(Stored items)
────────

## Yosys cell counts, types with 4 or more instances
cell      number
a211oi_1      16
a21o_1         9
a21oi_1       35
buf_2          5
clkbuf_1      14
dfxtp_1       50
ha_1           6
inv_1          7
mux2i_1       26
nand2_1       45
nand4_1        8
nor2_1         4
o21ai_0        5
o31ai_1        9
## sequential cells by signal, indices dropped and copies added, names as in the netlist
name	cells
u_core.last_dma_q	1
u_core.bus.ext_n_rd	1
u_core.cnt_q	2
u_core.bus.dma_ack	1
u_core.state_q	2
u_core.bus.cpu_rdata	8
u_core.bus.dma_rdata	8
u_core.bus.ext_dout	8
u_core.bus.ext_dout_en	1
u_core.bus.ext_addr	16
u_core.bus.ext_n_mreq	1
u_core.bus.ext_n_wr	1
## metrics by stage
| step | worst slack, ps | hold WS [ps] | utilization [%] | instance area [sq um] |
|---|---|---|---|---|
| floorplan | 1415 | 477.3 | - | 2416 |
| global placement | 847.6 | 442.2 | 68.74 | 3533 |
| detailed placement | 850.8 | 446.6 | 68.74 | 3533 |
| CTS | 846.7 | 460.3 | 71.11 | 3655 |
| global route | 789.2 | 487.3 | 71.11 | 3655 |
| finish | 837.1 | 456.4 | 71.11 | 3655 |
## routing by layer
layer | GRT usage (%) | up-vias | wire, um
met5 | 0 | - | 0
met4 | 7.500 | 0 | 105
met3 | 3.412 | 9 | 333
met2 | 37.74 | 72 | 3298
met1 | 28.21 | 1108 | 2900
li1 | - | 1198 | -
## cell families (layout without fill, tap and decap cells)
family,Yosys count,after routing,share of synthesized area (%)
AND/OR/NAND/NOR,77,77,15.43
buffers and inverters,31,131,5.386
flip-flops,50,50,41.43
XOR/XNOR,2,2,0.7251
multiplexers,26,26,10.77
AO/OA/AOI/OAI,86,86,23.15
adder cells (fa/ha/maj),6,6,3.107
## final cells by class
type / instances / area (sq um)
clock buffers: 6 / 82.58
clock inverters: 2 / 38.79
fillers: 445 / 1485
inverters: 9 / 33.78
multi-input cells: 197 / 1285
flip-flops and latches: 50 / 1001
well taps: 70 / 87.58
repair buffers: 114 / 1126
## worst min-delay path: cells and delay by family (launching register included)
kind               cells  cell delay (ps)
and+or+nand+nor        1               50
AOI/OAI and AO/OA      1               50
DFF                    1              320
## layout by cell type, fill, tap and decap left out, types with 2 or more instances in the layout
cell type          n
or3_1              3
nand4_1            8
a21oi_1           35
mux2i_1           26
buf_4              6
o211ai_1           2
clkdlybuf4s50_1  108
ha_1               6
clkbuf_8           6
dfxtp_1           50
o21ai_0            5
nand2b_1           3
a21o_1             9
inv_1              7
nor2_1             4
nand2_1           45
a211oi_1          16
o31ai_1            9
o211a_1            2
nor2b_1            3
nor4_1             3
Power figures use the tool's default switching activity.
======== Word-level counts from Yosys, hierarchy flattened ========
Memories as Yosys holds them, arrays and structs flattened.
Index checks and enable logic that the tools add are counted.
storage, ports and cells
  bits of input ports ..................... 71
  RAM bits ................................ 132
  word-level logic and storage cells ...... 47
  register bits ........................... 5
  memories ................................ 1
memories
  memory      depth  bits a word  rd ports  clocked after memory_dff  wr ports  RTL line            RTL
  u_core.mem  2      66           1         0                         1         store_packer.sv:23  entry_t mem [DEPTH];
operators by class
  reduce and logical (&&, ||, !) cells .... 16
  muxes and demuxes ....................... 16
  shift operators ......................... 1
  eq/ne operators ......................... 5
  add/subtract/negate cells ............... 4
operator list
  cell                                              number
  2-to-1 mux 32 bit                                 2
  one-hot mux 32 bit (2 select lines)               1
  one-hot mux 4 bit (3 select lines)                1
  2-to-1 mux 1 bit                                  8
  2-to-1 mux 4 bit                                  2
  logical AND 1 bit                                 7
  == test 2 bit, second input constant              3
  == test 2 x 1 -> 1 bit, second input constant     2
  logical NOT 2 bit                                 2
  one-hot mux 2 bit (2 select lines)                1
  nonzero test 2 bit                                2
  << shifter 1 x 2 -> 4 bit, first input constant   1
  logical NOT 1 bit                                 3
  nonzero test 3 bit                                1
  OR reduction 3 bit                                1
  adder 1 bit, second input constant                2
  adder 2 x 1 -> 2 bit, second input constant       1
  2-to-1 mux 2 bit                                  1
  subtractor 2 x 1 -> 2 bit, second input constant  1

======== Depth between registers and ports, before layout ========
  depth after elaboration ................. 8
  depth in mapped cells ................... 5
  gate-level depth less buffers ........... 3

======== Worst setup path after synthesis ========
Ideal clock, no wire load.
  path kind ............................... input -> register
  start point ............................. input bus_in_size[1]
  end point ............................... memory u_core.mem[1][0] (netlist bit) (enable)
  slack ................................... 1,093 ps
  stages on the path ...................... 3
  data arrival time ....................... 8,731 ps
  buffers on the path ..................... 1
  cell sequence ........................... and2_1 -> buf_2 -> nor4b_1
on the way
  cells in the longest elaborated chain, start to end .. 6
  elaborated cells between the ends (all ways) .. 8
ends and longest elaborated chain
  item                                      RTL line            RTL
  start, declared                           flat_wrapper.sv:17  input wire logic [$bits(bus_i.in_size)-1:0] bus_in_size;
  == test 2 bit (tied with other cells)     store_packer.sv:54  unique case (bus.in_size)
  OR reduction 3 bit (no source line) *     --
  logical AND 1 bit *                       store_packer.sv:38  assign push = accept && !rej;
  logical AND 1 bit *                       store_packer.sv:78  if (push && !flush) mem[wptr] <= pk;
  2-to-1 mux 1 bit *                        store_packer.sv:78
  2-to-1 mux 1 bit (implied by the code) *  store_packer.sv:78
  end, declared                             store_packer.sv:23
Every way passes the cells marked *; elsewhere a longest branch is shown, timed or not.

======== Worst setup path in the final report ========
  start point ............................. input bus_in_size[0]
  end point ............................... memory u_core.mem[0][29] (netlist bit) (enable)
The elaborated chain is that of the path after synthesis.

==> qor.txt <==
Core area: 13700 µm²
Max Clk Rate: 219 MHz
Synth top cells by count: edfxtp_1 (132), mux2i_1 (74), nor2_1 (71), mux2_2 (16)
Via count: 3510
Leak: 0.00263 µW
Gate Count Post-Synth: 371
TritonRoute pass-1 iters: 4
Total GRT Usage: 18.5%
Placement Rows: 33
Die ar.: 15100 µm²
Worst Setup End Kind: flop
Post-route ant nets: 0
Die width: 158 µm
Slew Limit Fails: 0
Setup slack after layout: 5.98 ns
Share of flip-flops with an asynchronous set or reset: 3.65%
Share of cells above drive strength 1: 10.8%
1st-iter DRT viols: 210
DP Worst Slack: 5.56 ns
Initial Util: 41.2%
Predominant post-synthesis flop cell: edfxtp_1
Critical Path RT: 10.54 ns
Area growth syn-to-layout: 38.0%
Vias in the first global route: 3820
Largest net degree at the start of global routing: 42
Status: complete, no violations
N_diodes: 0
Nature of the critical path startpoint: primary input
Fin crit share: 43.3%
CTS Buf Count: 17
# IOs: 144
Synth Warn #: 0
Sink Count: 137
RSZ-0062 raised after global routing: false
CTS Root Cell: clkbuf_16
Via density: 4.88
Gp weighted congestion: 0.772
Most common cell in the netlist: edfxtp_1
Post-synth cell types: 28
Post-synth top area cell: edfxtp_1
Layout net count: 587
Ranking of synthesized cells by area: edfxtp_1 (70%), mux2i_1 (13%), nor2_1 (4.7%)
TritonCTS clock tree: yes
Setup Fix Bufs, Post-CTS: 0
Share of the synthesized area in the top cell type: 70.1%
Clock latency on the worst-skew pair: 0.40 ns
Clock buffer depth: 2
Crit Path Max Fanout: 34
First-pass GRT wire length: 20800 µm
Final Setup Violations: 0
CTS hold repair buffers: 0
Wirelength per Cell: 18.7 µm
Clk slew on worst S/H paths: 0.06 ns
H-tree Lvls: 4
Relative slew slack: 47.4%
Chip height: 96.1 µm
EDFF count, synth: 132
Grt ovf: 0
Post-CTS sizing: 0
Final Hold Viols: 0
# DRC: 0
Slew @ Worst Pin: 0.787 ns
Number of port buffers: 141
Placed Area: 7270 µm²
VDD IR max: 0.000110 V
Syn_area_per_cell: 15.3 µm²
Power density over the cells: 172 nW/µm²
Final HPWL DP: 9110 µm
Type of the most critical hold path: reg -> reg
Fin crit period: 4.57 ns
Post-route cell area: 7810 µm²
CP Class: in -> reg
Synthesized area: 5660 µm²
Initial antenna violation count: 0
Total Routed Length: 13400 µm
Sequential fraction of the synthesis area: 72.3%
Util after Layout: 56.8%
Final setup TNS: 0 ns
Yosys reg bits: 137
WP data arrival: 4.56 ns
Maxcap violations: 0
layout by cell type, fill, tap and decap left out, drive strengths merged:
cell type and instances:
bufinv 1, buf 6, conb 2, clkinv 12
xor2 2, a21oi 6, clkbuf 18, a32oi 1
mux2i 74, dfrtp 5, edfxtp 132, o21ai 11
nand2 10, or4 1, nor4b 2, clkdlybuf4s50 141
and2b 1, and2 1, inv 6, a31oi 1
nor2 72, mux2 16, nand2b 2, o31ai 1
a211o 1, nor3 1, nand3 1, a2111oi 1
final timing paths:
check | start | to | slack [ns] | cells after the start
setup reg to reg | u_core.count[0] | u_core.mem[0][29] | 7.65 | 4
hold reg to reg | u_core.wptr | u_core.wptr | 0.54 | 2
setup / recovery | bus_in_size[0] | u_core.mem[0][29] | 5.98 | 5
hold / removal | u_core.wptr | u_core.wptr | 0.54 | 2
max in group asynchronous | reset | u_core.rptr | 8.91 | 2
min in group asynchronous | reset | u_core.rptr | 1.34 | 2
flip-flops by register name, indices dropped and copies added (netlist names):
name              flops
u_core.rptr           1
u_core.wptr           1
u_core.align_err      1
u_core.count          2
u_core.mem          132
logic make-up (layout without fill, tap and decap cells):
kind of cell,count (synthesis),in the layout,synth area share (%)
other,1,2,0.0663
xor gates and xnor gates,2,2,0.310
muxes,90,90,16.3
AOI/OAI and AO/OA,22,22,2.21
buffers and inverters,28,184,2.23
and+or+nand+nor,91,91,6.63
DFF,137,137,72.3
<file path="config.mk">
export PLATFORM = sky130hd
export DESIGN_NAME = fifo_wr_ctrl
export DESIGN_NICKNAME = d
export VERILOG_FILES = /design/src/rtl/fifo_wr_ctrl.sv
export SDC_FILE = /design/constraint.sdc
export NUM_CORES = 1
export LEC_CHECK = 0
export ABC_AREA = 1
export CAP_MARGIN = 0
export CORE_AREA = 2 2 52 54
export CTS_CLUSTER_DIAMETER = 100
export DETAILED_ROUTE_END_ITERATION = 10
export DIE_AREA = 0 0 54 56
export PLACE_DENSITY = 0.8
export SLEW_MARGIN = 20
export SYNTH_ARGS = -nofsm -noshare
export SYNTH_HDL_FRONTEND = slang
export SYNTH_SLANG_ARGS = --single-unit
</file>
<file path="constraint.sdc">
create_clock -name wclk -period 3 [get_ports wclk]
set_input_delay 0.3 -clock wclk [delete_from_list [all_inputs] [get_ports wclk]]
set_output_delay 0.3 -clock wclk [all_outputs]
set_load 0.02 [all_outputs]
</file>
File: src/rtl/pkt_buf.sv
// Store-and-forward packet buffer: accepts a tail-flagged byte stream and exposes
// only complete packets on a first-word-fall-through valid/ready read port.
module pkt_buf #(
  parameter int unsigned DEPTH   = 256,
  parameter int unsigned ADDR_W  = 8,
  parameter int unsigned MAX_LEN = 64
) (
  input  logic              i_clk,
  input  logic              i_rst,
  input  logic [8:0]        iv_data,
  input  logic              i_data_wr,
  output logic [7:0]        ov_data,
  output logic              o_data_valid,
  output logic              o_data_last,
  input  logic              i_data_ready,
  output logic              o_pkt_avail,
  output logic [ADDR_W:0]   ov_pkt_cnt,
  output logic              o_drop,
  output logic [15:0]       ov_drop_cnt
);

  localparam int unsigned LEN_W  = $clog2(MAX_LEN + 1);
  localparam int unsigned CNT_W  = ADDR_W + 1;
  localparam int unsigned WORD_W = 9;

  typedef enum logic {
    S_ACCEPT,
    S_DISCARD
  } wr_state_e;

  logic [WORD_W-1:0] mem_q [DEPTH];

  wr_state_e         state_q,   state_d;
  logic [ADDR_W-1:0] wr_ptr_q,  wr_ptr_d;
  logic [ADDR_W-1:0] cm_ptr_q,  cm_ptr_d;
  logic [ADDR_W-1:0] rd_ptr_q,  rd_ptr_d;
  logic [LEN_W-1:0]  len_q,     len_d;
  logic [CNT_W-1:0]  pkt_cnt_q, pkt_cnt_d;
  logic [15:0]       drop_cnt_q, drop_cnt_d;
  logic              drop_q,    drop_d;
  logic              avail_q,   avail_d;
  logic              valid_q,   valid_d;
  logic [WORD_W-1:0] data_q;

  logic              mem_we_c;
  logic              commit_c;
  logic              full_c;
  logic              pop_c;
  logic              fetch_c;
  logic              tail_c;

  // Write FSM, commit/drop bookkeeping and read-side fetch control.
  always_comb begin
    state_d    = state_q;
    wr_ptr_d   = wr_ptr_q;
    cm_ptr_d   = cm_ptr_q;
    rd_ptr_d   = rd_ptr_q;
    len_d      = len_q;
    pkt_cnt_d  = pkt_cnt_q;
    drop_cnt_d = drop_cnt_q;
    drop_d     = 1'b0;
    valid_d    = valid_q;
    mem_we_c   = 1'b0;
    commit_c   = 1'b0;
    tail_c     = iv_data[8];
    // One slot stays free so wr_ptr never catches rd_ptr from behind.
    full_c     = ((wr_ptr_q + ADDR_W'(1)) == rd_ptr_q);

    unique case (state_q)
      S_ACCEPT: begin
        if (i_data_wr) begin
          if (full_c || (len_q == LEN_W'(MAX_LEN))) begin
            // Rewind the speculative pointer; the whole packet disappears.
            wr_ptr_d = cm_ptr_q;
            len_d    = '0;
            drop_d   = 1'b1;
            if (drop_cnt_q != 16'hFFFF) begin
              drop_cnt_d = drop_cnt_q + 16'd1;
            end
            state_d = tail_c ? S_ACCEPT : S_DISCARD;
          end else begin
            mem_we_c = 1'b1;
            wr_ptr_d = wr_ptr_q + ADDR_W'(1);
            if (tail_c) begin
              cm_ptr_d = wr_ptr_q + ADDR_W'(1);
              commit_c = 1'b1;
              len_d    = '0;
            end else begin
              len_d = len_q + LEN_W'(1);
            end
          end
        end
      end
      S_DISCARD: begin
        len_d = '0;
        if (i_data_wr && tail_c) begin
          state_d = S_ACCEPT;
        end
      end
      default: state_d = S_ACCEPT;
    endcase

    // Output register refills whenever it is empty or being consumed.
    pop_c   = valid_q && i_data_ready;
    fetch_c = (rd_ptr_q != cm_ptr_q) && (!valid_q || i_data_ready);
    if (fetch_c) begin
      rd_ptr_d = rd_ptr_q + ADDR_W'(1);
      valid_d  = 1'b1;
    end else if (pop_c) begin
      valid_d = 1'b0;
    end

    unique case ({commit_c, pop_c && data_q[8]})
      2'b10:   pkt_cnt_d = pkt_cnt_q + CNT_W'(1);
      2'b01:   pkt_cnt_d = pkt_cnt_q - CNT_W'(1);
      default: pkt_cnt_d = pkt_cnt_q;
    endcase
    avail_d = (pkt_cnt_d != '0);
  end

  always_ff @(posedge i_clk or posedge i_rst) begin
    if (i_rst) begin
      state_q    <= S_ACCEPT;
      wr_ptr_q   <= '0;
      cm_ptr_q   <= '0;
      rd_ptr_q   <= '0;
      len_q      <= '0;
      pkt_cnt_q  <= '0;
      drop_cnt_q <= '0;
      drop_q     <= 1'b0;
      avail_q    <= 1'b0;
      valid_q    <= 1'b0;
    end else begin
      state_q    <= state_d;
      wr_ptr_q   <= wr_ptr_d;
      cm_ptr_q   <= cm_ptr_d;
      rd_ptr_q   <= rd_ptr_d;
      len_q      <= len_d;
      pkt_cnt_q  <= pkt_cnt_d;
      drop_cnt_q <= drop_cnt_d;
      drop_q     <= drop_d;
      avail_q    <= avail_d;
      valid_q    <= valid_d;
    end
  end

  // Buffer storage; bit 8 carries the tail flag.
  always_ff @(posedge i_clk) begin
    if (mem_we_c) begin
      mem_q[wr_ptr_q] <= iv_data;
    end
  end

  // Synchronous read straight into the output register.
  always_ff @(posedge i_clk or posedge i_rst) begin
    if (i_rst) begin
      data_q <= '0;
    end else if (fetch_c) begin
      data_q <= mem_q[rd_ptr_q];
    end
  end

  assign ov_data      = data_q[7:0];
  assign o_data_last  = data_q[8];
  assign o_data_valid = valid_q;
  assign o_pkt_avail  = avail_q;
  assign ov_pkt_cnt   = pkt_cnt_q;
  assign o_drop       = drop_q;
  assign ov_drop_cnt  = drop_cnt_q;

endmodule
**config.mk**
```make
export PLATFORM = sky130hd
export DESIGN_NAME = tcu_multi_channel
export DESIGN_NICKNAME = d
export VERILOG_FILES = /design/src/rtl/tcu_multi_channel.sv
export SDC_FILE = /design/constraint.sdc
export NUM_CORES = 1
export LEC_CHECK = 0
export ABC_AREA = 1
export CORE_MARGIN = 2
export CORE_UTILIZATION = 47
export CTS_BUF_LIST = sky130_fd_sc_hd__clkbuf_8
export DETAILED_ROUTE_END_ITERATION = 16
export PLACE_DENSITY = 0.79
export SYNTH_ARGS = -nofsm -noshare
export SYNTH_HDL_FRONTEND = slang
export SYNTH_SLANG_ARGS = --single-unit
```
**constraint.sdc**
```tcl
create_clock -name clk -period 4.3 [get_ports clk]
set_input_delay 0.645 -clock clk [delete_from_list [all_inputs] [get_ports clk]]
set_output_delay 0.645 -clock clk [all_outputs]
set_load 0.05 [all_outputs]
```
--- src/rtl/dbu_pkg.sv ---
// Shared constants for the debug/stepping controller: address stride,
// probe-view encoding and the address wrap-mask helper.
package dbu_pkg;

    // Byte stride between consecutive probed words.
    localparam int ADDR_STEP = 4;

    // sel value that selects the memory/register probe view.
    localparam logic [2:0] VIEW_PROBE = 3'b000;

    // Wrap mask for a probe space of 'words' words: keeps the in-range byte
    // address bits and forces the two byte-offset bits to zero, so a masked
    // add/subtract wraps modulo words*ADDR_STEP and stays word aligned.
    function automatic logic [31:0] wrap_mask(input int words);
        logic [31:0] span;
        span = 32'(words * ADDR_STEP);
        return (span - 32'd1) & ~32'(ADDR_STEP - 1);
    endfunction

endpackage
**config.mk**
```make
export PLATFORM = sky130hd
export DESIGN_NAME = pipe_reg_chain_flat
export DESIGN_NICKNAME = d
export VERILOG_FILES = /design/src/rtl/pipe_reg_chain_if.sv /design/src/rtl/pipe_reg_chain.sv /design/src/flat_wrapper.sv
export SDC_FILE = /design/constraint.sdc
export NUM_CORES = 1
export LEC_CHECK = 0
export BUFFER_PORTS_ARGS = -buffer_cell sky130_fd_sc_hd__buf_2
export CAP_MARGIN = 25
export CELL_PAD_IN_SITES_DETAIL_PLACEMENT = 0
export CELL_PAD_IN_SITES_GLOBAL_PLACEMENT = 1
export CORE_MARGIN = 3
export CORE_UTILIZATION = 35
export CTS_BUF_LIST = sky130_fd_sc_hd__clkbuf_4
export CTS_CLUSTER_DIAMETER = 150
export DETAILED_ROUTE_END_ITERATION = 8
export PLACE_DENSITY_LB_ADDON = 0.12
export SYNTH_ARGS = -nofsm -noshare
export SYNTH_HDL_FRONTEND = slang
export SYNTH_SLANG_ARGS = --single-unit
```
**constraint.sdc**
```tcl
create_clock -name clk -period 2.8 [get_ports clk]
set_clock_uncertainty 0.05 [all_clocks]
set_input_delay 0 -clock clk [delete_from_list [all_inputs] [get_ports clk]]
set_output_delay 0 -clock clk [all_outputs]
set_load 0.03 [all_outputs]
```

────────

◆ Task directions
Above are records; repeat only the lines starting at the line with "Share of the" and ending at the line with "Type of the", exactly as they appear, both included.

◆ Written answer
Share of the synthesized area in the top cell type: 70.1%
Clock latency on the worst-skew pair: 0.40 ns
Clock buffer depth: 2
Crit Path Max Fanout: 34
First-pass GRT wire length: 20800 µm
Final Setup Violations: 0
CTS hold repair buffers: 0
Wirelength per Cell: 18.7 µm
Clk slew on worst S/H paths: 0.06 ns
H-tree Lvls: 4
Relative slew slack: 47.4%
Chip height: 96.1 µm
EDFF count, synth: 132
Grt ovf: 0
Post-CTS sizing: 0
Final Hold Viols: 0
# DRC: 0
Slew @ Worst Pin: 0.787 ns
Number of port buffers: 141
Placed Area: 7270 µm²
VDD IR max: 0.000110 V
Syn_area_per_cell: 15.3 µm²
Power density over the cells: 172 nW/µm²
Final HPWL DP: 9110 µm
Type of the most critical hold path: reg -> reg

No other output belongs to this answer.